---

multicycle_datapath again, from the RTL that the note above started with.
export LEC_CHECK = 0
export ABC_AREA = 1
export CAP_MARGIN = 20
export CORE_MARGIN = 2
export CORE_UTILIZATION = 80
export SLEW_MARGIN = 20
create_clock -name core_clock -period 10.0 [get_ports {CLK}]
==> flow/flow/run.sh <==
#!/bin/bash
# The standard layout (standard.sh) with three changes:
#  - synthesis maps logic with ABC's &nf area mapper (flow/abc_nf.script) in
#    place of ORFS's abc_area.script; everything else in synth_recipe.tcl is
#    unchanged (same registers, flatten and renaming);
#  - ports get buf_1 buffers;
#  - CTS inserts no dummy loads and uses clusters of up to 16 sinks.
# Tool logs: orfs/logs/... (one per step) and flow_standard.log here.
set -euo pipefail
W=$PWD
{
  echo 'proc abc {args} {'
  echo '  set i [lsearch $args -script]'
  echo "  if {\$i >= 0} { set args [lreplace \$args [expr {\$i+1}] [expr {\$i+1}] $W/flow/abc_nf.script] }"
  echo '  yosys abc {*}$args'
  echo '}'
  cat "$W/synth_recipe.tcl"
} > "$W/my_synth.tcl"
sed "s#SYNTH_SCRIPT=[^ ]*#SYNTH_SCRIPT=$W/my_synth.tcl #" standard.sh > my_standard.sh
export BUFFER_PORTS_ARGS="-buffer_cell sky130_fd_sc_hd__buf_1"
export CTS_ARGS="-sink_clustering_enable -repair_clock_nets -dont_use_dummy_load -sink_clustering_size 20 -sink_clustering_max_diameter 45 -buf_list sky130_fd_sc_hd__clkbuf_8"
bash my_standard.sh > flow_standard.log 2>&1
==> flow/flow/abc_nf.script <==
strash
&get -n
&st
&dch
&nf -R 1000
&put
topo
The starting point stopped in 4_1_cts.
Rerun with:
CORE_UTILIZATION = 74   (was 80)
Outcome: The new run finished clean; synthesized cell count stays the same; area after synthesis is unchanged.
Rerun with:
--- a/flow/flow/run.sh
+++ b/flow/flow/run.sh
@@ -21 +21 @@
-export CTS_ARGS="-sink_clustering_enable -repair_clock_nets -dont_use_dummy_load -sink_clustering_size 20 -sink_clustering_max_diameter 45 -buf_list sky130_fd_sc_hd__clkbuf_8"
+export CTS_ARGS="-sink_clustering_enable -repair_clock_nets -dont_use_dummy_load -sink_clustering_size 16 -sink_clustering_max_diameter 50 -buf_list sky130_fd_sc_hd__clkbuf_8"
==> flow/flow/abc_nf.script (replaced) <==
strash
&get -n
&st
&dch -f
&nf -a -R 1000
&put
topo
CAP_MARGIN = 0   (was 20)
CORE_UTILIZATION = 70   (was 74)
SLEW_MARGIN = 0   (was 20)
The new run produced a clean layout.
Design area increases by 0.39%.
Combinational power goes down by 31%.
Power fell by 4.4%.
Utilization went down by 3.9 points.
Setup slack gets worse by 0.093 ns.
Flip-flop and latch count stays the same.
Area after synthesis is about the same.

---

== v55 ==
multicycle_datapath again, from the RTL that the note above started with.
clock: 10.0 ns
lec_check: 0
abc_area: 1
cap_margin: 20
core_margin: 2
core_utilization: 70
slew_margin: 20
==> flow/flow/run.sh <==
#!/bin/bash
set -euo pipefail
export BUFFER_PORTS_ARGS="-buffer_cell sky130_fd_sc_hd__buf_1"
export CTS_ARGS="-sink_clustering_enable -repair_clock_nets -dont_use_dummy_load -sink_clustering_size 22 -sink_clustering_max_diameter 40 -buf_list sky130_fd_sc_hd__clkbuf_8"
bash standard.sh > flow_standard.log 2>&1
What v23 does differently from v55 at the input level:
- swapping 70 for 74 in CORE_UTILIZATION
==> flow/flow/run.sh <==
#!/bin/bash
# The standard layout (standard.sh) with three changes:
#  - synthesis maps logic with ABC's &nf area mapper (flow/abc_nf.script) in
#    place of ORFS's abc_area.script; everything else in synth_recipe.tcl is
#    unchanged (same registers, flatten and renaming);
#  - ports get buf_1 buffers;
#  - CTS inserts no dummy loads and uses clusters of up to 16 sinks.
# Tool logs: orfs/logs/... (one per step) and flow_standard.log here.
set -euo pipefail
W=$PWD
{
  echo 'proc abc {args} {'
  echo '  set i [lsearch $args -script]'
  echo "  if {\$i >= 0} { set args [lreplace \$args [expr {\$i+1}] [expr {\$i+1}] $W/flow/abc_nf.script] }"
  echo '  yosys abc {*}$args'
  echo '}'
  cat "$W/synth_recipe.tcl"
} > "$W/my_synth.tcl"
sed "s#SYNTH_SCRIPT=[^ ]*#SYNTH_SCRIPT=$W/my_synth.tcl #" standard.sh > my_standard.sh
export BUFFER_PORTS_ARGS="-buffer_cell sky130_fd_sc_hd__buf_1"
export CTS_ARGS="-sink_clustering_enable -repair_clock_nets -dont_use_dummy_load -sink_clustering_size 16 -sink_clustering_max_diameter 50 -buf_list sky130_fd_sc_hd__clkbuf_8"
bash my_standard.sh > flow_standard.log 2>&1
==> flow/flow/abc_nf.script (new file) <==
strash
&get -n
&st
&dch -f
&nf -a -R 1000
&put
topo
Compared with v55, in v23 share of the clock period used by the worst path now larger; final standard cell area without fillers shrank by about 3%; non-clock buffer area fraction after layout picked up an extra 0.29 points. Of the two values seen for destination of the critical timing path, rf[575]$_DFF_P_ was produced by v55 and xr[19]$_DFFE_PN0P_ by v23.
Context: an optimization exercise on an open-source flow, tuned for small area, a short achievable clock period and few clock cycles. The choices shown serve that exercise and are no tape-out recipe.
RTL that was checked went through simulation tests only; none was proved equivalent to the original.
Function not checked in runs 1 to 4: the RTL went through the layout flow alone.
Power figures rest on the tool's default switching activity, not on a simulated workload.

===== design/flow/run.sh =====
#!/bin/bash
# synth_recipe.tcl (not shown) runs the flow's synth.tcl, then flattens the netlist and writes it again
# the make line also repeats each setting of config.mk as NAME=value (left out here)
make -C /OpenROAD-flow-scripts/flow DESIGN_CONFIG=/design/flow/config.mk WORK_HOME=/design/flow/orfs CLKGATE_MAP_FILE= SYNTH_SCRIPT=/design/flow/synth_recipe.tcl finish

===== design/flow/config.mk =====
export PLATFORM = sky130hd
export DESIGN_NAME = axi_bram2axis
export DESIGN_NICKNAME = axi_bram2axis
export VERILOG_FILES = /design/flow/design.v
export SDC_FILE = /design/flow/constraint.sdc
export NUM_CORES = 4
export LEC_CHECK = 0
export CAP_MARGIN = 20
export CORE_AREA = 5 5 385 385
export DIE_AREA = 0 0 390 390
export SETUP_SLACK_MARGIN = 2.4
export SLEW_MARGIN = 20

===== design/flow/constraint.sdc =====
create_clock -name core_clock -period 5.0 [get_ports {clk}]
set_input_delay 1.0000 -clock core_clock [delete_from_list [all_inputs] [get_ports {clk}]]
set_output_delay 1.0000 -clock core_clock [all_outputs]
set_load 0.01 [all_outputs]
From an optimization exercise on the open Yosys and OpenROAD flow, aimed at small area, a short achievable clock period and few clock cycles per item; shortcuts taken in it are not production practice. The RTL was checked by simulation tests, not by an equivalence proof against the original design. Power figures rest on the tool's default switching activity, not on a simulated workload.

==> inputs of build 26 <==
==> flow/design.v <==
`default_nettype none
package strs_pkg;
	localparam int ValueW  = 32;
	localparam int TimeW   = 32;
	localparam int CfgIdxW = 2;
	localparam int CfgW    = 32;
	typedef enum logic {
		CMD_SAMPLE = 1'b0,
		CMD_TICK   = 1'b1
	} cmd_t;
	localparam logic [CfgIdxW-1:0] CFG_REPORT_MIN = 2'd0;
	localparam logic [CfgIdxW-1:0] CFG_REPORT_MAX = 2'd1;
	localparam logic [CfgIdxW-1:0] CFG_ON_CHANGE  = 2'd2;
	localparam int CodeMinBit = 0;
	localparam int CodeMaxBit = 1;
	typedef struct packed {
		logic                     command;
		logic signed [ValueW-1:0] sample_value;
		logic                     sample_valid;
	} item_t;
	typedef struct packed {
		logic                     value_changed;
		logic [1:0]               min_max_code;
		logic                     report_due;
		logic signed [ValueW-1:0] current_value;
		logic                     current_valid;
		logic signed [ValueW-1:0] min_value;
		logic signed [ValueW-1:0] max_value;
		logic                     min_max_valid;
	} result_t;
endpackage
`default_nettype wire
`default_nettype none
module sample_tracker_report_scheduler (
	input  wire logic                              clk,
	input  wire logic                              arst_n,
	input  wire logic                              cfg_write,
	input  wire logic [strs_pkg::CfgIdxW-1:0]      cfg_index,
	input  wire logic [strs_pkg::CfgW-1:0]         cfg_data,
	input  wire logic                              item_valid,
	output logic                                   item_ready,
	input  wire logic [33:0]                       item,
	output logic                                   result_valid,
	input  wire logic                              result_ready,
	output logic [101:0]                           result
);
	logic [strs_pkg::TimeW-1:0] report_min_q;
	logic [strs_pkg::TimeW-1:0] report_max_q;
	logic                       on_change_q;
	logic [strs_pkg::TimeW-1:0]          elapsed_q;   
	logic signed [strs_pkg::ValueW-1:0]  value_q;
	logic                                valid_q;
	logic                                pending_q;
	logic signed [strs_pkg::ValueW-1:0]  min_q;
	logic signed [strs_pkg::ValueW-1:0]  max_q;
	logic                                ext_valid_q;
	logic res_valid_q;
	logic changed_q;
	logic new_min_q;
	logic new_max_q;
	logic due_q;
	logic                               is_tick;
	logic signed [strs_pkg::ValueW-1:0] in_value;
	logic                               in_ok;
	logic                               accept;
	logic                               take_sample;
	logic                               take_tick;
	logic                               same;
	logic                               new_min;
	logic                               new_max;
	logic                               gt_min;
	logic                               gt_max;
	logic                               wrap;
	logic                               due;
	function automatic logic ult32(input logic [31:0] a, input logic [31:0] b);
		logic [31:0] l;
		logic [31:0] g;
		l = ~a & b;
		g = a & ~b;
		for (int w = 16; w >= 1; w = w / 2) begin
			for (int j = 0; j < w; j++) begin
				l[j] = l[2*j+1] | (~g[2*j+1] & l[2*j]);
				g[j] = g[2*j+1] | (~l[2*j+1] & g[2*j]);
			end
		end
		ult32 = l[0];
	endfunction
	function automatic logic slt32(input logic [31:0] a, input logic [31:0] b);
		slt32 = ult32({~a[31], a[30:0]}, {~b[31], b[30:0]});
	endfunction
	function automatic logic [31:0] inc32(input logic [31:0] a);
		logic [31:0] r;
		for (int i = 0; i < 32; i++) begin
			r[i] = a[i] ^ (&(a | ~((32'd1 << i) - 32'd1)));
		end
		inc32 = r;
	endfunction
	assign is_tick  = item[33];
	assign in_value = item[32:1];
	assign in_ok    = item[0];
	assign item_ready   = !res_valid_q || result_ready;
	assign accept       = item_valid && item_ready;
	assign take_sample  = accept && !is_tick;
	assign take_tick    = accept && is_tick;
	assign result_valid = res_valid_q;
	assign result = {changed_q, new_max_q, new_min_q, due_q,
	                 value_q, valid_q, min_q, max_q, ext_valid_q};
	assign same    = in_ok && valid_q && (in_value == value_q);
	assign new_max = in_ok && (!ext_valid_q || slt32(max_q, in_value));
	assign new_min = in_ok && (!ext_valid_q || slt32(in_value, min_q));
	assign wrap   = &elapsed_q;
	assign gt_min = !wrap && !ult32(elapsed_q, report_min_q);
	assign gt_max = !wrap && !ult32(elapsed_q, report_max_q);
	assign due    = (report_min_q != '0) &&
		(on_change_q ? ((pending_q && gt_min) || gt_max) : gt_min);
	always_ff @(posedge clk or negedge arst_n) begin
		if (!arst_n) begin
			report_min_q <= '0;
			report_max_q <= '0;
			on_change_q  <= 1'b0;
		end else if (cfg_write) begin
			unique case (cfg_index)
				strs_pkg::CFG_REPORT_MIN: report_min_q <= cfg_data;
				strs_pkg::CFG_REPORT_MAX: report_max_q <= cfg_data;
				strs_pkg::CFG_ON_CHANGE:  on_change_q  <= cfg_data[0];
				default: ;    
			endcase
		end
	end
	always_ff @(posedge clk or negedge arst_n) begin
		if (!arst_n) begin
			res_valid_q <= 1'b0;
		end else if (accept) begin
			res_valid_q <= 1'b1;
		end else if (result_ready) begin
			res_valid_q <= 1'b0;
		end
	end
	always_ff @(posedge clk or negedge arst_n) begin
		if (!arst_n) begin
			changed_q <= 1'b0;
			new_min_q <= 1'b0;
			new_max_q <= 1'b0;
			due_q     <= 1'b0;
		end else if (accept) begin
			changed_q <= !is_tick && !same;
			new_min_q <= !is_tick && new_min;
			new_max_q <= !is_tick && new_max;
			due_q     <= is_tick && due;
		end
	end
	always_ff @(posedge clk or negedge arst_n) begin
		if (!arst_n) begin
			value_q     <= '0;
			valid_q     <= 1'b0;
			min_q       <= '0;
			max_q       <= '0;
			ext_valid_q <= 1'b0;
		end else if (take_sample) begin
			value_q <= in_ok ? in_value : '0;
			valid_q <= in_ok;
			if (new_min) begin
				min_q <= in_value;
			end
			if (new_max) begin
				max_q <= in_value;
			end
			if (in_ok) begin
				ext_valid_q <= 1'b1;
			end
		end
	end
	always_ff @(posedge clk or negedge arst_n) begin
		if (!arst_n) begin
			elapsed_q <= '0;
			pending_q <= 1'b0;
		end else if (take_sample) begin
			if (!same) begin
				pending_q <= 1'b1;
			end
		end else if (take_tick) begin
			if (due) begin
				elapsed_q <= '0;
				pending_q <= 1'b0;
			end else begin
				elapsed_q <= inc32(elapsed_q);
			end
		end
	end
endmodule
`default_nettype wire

----------

### [PROBLEM REQUIREMENTS]
Gather each line of the listing that holds the string "clean".

### [ANSWER TO THE PROBLEM]
Outcome: The new run finished clean; synthesized cell count stays the same; area after synthesis is unchanged.
The new run produced a clean layout.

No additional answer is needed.